A la tête d’une délégation de huit enseignants chercheurs, Abdul Alpha Dia, directeur de recherche du groupe ISM de Dakar a, pour sa part, déclaré que l’Institut supérieur du management qu’il représentait à ce colloque et l’ISCAE sont « deux institutions qui pensent que l’un des défis majeurs que doit relever l’Afrique, c’est celui de la formation des ressources humaines. Par conséquent, les écoles de formation ont un rôle important à jouer dans ce domaine. »
Dans sa communication, le chercheur sénégalais a indiqué que l’ISM réfléchit en interne « à la fois sur les recherches liées à l’entrepreneuriat-PME, mais également aux stratégies par lesquelles nous pourrons développer l’entrepreneuriat. C’est la raison pour laquelle, tous nos étudiants ont obligation à la fin du programme du cycle Bachelor de créer une entreprise, une façon pour notre institut de renforcer l’entrepreneuriat au Sénégal », a-t-il dit.
De son côté, Salah Koubaa, vice-président de l’AIREPME (Association internationale de recherche en entrepreneuriat et PME), a évoqué un certain nombre d’indicateurs attestant du rôle de la PME dans le développement économique et social aussi bien dans les pays développés qu’en voie de développement.
A ce titre, il a indiqué qu’« en Europe, les statistiques montrent que les PME sont responsables de plus des 2/3 des emplois et contribuent à plus de la moitié du chiffre d’affaires du secteur privé européen. Au Canada, ces entreprises représentent 45% du PIB et 60% des emplois. En Afrique du Sud, pays émergent, les PME contribuent aux alentours de 50% du PIB du pays, génèrent environ 40% de la production et accueille plus de 60% du total emploi ».

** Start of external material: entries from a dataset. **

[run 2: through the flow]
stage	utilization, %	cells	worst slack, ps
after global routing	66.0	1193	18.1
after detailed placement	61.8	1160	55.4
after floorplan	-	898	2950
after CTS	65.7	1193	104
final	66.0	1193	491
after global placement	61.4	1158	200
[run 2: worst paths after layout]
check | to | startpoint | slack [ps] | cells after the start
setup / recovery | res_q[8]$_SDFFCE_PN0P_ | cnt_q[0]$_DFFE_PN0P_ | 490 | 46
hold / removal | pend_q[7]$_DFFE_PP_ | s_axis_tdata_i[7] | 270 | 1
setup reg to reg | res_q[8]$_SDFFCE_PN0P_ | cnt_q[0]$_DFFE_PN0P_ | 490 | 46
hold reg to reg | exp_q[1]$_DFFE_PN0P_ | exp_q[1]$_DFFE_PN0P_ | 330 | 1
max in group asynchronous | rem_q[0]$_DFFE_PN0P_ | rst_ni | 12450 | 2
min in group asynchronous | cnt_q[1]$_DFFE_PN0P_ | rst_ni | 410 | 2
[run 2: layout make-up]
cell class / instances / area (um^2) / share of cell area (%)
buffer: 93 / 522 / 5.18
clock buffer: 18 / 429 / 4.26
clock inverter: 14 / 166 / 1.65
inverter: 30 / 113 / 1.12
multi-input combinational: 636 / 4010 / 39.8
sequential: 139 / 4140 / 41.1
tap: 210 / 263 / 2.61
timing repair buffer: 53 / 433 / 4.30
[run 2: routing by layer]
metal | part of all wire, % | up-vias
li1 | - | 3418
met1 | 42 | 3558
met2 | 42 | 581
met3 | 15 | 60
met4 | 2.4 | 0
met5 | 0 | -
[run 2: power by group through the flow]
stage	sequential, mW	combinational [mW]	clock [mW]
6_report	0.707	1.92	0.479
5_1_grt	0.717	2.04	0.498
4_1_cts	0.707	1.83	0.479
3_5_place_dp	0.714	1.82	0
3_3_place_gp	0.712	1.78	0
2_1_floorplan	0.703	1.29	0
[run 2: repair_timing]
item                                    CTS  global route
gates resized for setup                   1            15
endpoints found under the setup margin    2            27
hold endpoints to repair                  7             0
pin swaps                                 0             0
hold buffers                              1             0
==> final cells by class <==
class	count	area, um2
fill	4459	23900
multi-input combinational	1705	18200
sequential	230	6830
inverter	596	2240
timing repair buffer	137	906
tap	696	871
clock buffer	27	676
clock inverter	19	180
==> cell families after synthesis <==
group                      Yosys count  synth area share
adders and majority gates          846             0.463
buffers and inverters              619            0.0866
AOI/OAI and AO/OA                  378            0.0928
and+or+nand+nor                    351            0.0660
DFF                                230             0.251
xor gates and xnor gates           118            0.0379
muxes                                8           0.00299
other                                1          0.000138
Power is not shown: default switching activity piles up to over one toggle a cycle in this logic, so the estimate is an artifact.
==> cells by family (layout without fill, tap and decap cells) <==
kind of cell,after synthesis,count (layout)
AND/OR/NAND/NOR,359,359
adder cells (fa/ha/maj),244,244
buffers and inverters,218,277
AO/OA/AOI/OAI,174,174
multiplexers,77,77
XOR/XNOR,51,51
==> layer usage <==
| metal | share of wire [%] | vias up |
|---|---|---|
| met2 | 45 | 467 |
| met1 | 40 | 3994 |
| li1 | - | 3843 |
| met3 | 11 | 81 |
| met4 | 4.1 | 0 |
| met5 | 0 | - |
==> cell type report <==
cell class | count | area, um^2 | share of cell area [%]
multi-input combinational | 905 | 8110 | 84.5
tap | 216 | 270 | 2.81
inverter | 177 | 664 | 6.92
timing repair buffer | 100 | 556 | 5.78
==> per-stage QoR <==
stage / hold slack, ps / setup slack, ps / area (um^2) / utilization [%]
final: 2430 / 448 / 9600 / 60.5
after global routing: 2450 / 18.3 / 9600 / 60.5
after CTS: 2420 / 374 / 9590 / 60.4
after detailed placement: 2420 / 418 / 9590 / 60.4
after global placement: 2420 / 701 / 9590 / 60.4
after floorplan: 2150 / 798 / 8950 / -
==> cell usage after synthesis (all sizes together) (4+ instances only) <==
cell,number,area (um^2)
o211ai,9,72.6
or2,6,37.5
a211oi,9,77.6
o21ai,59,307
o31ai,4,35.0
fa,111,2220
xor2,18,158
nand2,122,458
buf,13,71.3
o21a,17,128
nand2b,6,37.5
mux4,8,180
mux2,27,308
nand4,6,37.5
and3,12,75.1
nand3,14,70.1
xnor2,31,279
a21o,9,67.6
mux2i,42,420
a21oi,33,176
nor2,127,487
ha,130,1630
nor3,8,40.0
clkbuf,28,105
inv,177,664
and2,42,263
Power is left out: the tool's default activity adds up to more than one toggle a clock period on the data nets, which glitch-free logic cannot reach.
$ cat config.mk
export PLATFORM = sky130hd
export DESIGN_NAME = bhbs_ram
export DESIGN_NICKNAME = d
export VERILOG_FILES = /design/src/hdl/bhbs_ram.sv
export SDC_FILE = /design/constraint.sdc
export NUM_CORES = 1
export LEC_CHECK = 0
export ABC_CLOCK_PERIOD_IN_PS = 6000
export CAP_MARGIN = 40
export CORE_AREA = 3 3 188 373
export DETAILED_ROUTE_END_ITERATION = 7
export DIE_AREA = 0 0 191 376
export DONT_BUFFER_PORTS = 1
export PLACE_DENSITY = 0.72
export SYNTH_ARGS = -nofsm -noshare
export SYNTH_HDL_FRONTEND = slang
export SYNTH_SLANG_ARGS = --single-unit
$ cat constraint.sdc
create_clock -name clock -period 6 [get_ports clock]
set_input_delay 1.8 -clock clock [delete_from_list [all_inputs] [get_ports clock]]
set_output_delay 1.8 -clock clock [all_outputs]
set_load 0.01 [all_outputs]
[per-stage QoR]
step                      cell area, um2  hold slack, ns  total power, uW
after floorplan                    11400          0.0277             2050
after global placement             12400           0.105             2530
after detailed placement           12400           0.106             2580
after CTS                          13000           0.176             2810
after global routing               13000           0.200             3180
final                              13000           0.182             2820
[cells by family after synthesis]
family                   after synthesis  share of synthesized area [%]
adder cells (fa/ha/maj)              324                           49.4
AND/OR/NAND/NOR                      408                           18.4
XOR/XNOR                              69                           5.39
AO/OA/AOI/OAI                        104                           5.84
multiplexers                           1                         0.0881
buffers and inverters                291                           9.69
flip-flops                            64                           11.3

Citant le cas de la Tunisie, un pays qui a à peu près le même modèle de développement que le Maroc, il a indiqué que « les PME contribuent aussi à raison de 2/3 aux activités économiques, soit 65% des emplois » alors que « les PME turques comptent pour 77% d’emplois, 27% d’investissement et 38% de la valeur ajoutée ».
Le Maroc ne fait pas d’exception, a-t-il assuré. Selon Salah Koubaa, « la PME fait plus de 95% des entreprises et plus de 50% de main-d’œuvre ». Par rapport aux pays mentionnés, il note en revanche une exception en ce qui concerne le Maroc. Et pour cause, « la valeur ajoutée, la contribution au PIB reste en deçà des aspirations ». N’empêche, il a estimé que « la PME ne doit pas être considérée comme étant une grande entreprise en miniature ».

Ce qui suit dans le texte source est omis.